Pedigree sheep producer Robin Johnson, who farms at Northallerton, North Yorkshire, has won the EBLEX Most Progressive Flock Award for the Bleu du Maine breed. The results are based on Signet records for the Winholme Flock for 2008.
Some of Robin Johnson’s award winning Bleu du Maine ewes.
Organised through the Sheep Better Returns Programme, this is presented to the performance recorded flock that has shown the most impressive improvement in genetic merit, over a twelve month period, within the breed. Mr Johnson also won the award last year.
One hundred ewes share the 108ha grass and arable farm with 130 dairy cows. The original flock was bred up in the mid 1980’s and run alongside 230 Bleu cross ewes. Mr Johnson started performance testing in 1996 and joined the Sire Reference Scheme in 1999. This assesses and selects the top Bleu du Maine rams in the country for type and production traits.

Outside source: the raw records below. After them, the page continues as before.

[src/common/srw_pkg.sv]
package srw_pkg;

  // clock rate and printed times, each in its own unit
  localparam int CLK_MHZ = 200;
  localparam int RST_HOLD_MS = 200;
  localparam int WD_OPEN_MS = 1600;
  localparam int WD_PULLUP_MS = 200;
  localparam int CAP_TIMEOUT_MS = 100;
  localparam int CFG_EVAL_US = 381;
  localparam int ENABLE_SETTLE_US = 150;
  localparam int STARTUP_US = 300;

  // derived cycle counts
  localparam int CNT_W = 32;
  localparam logic [CNT_W-1:0] RST_HOLD_CYC =
    CNT_W'(RST_HOLD_MS * CLK_MHZ * 1000);
  localparam logic [CNT_W-1:0] WD_OPEN_CYC =
    CNT_W'(WD_OPEN_MS * CLK_MHZ * 1000);
  localparam logic [CNT_W-1:0] WD_PULLUP_CYC =
    CNT_W'(WD_PULLUP_MS * CLK_MHZ * 1000);
  localparam logic [CNT_W-1:0] CAP_TIMEOUT_CYC =
    CNT_W'(CAP_TIMEOUT_MS * CLK_MHZ * 1000);
  localparam logic [CNT_W-1:0] CFG_EVAL_CYC =
    CNT_W'(CFG_EVAL_US * CLK_MHZ);
  localparam logic [CNT_W-1:0] ENABLE_SETTLE_CYC =
    CNT_W'(ENABLE_SETTLE_US * CLK_MHZ);
  localparam logic [CNT_W-1:0] STARTUP_CYC =
    CNT_W'(STARTUP_US * CLK_MHZ);
  localparam logic [CNT_W-1:0] CNT_ONE = 32'h0000_0001;
  localparam logic [CNT_W-1:0] CNT_ZERO = 32'h0000_0000;

  // synchroniser bit positions and reset values
  localparam int SYNC_W = 5;
  localparam int SY_UV = 0;
  localparam int SY_MR = 1;
  localparam int SY_KICK = 2;
  localparam int SY_EN = 3;
  localparam int SY_CFG = 4;
  localparam logic [SYNC_W-1:0] SYNC_INIT = 5'h02;

  typedef enum logic [2:0] {
    SRW_MODE_OPEN = 3'h1,
    SRW_MODE_PULLUP = 3'h2,
    SRW_MODE_CAP = 3'h4
  } srw_mode_type;

  typedef enum logic [2:0] {
    SRW_ST_STARTUP = 3'h1,
    SRW_ST_ASSERT = 3'h2,
    SRW_ST_RUN = 3'h4
  } srw_rst_state_type;

  typedef enum logic [3:0] {
    SRW_CE_IDLE = 4'h1,
    SRW_CE_PULL = 4'h2,
    SRW_CE_CHARGE = 4'h4,
    SRW_CE_DONE = 4'h8
  } srw_cfg_state_type;

endpackage

[src/core/srw_top.sv]
`timescale 1ns/1ps
module srw_top #(
  parameter logic [31:0] RST_HOLD_CYC = srw_pkg::RST_HOLD_CYC,
  parameter logic [31:0] WD_OPEN_CYC = srw_pkg::WD_OPEN_CYC,
  parameter logic [31:0] WD_PULLUP_CYC = srw_pkg::WD_PULLUP_CYC,
  parameter logic [31:0] CAP_TIMEOUT_CYC = srw_pkg::CAP_TIMEOUT_CYC,
  parameter logic [31:0] CFG_EVAL_CYC = srw_pkg::CFG_EVAL_CYC,
  parameter logic [31:0] ENABLE_SETTLE_CYC = srw_pkg::ENABLE_SETTLE_CYC,
  parameter logic [31:0] STARTUP_CYC = srw_pkg::STARTUP_CYC
) (
  // clock and reset
  input wire logic sys_clk,
  input wire logic nrst,
  // supply comparator, high while below threshold
  input wire logic undervoltage_in,
  // processor side pins
  input wire logic manual_reset_n_input,
  input wire logic watchdog_kick_input,
  input wire logic watchdog_enable_pin,
  // timeout configuration pin
  input wire logic timeout_config_pin,
  output logic cfg_pulldown_en,
  output logic cfg_charge_en,
  // open-drain reset output
  output logic reset_pin_out,
  output logic reset_pin_oe,
  // open-drain watchdog fault output
  output logic watchdog_fault_n_output,
  output logic watchdog_fault_oe
);

  logic [1:0] rst_sync_reg;
  logic rst_n;
  logic [srw_pkg::SYNC_W-1:0] sync1_reg;
  logic [srw_pkg::SYNC_W-1:0] sync2_reg;
  logic uv_s;
  logic mr_n_s;
  logic kick_s;
  logic en_s;
  logic cfg_s;
  srw_pkg::srw_rst_state_type rst_state_reg;
  logic [31:0] rst_cnt_reg;
  logic reset_cause;
  logic startup_leave;
  logic uv_prev_reg;
  logic cfg_start_reg;
  logic cfg_done;
  srw_pkg::srw_mode_type cfg_mode;
  logic wd_active;
  logic wd_settling_reg;
  logic [31:0] settle_cnt_reg;
  logic [31:0] wd_cnt_reg;
  logic [31:0] fault_cnt_reg;
  logic fault_reg;
  logic kick_prev_reg;
  logic kick_fall;
  logic [31:0] wd_timeout;
  logic low_drive_reg;

  // reset release through two flip-flops
  always_ff @(posedge sys_clk or negedge nrst) begin
    if (!nrst) begin
      rst_sync_reg <= 2'h0;
    end else begin
      rst_sync_reg <= {rst_sync_reg[0], 1'b1};
    end
  end
  assign rst_n = rst_sync_reg[1];

  // two-flop synchronisers, one per pin
  genvar gi;
  generate
    for (gi = 0; gi < srw_pkg::SYNC_W; gi++) begin : g_sync
      logic pin_in;
      if (gi == srw_pkg::SY_UV) begin : g_uv
        assign pin_in = undervoltage_in;
      end else if (gi == srw_pkg::SY_MR) begin : g_mr
        assign pin_in = manual_reset_n_input;
      end else if (gi == srw_pkg::SY_KICK) begin : g_kick
        assign pin_in = watchdog_kick_input;
      end else if (gi == srw_pkg::SY_EN) begin : g_en
        assign pin_in = watchdog_enable_pin;
      end else begin : g_cfg
        assign pin_in = timeout_config_pin;
      end
      // manual reset starts out inactive high
      always_ff @(posedge sys_clk or negedge rst_n) begin
        if (!rst_n) begin
          sync1_reg[gi] <= srw_pkg::SYNC_INIT[gi];
          sync2_reg[gi] <= srw_pkg::SYNC_INIT[gi];
        end else begin
          sync1_reg[gi] <= pin_in;
          sync2_reg[gi] <= sync1_reg[gi];
        end
      end
    end
  endgenerate

  assign uv_s = sync2_reg[srw_pkg::SY_UV];
  assign mr_n_s = sync2_reg[srw_pkg::SY_MR];
  assign kick_s = sync2_reg[srw_pkg::SY_KICK];
  assign en_s = sync2_reg[srw_pkg::SY_EN];
  assign cfg_s = sync2_reg[srw_pkg::SY_CFG];

  // either cause holds reset; 1 us pulses outlast the synchroniser
  assign reset_cause = uv_s | ~mr_n_s;
  assign startup_leave = (rst_state_reg == srw_pkg::SRW_ST_STARTUP) &
                         ~uv_s &
                         (rst_cnt_reg == STARTUP_CYC - srw_pkg::CNT_ONE);

  // reset sequencer: startup, hold, run
  always_ff @(posedge sys_clk or negedge rst_n) begin
    if (!rst_n) begin
      rst_state_reg <= srw_pkg::SRW_ST_STARTUP;
      rst_cnt_reg <= srw_pkg::CNT_ZERO;
    end else begin
      case (rst_state_reg)
        srw_pkg::SRW_ST_STARTUP: begin
          if (uv_s) begin
            rst_cnt_reg <= srw_pkg::CNT_ZERO; // needs unbroken supply
          end else if (startup_leave) begin
            rst_cnt_reg <= srw_pkg::CNT_ZERO;
            rst_state_reg <= srw_pkg::SRW_ST_ASSERT;
          end else begin
            rst_cnt_reg <= rst_cnt_reg + srw_pkg::CNT_ONE;
          end
        end
        srw_pkg::SRW_ST_ASSERT: begin
          if (reset_cause) begin
            rst_cnt_reg <= srw_pkg::CNT_ZERO; // hold restarts
          end else if (rst_cnt_reg == RST_HOLD_CYC - srw_pkg::CNT_ONE) begin
            rst_cnt_reg <= srw_pkg::CNT_ZERO;
            rst_state_reg <= srw_pkg::SRW_ST_RUN;
          end else begin
            rst_cnt_reg <= rst_cnt_reg + srw_pkg::CNT_ONE;
          end
        end
        srw_pkg::SRW_ST_RUN: begin
          if (reset_cause) begin
            rst_state_reg <= srw_pkg::SRW_ST_ASSERT;
          end
        end
        default: rst_state_reg <= srw_pkg::SRW_ST_STARTUP;
      endcase
    end
  end

  // reset pin driven low unless running; the cause bypasses the fsm lag
  always_ff @(posedge sys_clk or negedge rst_n) begin
    if (!rst_n) begin
      reset_pin_oe <= 1'b1;
    end else begin
      reset_pin_oe <= (rst_state_reg != srw_pkg::SRW_ST_RUN) |
                      reset_cause;
    end
  end

  // a start pulse on each entry into the valid supply region
  always_ff @(posedge sys_clk or negedge rst_n) begin
    if (!rst_n) begin
      uv_prev_reg <= 1'b1;
      cfg_start_reg <= 1'b0;
    end else begin
      uv_prev_reg <= uv_s;
      cfg_start_reg <= startup_leave |
                       (uv_prev_reg & ~uv_s &
                        (rst_state_reg != srw_pkg::SRW_ST_STARTUP));
    end
  end

  srw_cfg_eval #(
    .PHASE_CYC(CFG_EVAL_CYC >> 1)
  ) u_cfg_eval (
    .sys_clk(sys_clk),
    .rst_n(rst_n),
    .start(cfg_start_reg),
    .pin_level(cfg_s),
    .pulldown_en(cfg_pulldown_en),
    .charge_en(cfg_charge_en),
    .mode(cfg_mode),
    .done(cfg_done)
  );

  // timeout source follows the classified pin
  always_comb begin
    case (cfg_mode)
      srw_pkg::SRW_MODE_OPEN: wd_timeout = WD_OPEN_CYC;
      srw_pkg::SRW_MODE_PULLUP: wd_timeout = WD_PULLUP_CYC;
      srw_pkg::SRW_MODE_CAP: wd_timeout = CAP_TIMEOUT_CYC;
      default: wd_timeout = WD_OPEN_CYC;
    endcase
  end

  // watchdog runs only out of reset, enabled and configured
  assign wd_active = (rst_state_reg == srw_pkg::SRW_ST_RUN) &
                     ~reset_cause & en_s & cfg_done;
  assign kick_fall = kick_prev_reg & ~kick_s;

  // kick edge history; the 50 ns minimum pulse clears two flops
  always_ff @(posedge sys_clk or negedge rst_n) begin
    if (!rst_n) begin
      kick_prev_reg <= 1'b0;
    end else begin
      kick_prev_reg <= kick_s;
    end
  end

  // watchdog timer, settle window and fault hold
  always_ff @(posedge sys_clk or negedge rst_n) begin
    if (!rst_n) begin
      wd_settling_reg <= 1'b1;
      settle_cnt_reg <= srw_pkg::CNT_ZERO;
      wd_cnt_reg <= srw_pkg::CNT_ZERO;
      fault_cnt_reg <= srw_pkg::CNT_ZERO;
      fault_reg <= 1'b0;
    end else if (!wd_active) begin
      // disabled or in reset: kicks ignored, fault released
      wd_settling_reg <= 1'b1;
      settle_cnt_reg <= srw_pkg::CNT_ZERO;
      wd_cnt_reg <= srw_pkg::CNT_ZERO;
      fault_cnt_reg <= srw_pkg::CNT_ZERO;
      fault_reg <= 1'b0;
    end else if (wd_settling_reg) begin
      if (settle_cnt_reg == ENABLE_SETTLE_CYC - srw_pkg::CNT_ONE) begin
        wd_settling_reg <= 1'b0; // kicks heard from here on
      end else begin
        settle_cnt_reg <= settle_cnt_reg + srw_pkg::CNT_ONE;
      end
    end else if (fault_reg) begin
      if (fault_cnt_reg == RST_HOLD_CYC - srw_pkg::CNT_ONE) begin
        fault_reg <= 1'b0; // released after one hold period
        fault_cnt_reg <= srw_pkg::CNT_ZERO;
        wd_cnt_reg <= srw_pkg::CNT_ZERO;
      end else begin
        fault_cnt_reg <= fault_cnt_reg + srw_pkg::CNT_ONE;
      end
    end else if (kick_fall) begin
      wd_cnt_reg <= srw_pkg::CNT_ZERO; // service restarts the count
    end else if (wd_cnt_reg == wd_timeout - srw_pkg::CNT_ONE) begin
      fault_reg <= 1'b1; // kick missed
      fault_cnt_reg <= srw_pkg::CNT_ZERO;
    end else begin
      wd_cnt_reg <= wd_cnt_reg + srw_pkg::CNT_ONE;
    end
  end

  // open-drain pins only ever drive low
  always_ff @(posedge sys_clk or negedge rst_n) begin
    if (!rst_n) begin
      low_drive_reg <= 1'b0;
    end else begin
      low_drive_reg <= 1'b0;
    end
  end
  assign reset_pin_out = low_drive_reg;
  assign watchdog_fault_n_output = low_drive_reg;
  assign watchdog_fault_oe = fault_reg;

endmodule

In 2001, the flock was taken out with a contiguous cull in the foot and mouth outbreak, but was re-established in 2002. Half the new ewes came from performance recorded flocks; the others from a top show flock that was reduced at the time. The flock is now totally purebred and closed to reduce the risk of buying in disease.
“It was significant that we won the award last year because it was the first year since reforming that we were able to breed only from the best ewes. Before then we were serving everything to build the numbers back up,” explains Mr Johnson. “We now have control over our breeding strategy again, and this is allowing us to take significant steps forward genetically.”
Mr Johnson relies heavily on performance data to manage the flock, and says it is impossible to judge a good sheep on looks alone. The figures show that his lambs are weighing 2.5kg more than the scheme average at their eight-week weighing than they did ten years ago, which is of real commercial benefit to the customers who buy his stock.
“Breed type and correctness is the cement between the bricks – but production traits are the real building blocks, every generation adds another layer,” Mr Johnson says. “When producing pedigree stock, the sheep have to be 100% right – with the emphasis on performance traits over looks.”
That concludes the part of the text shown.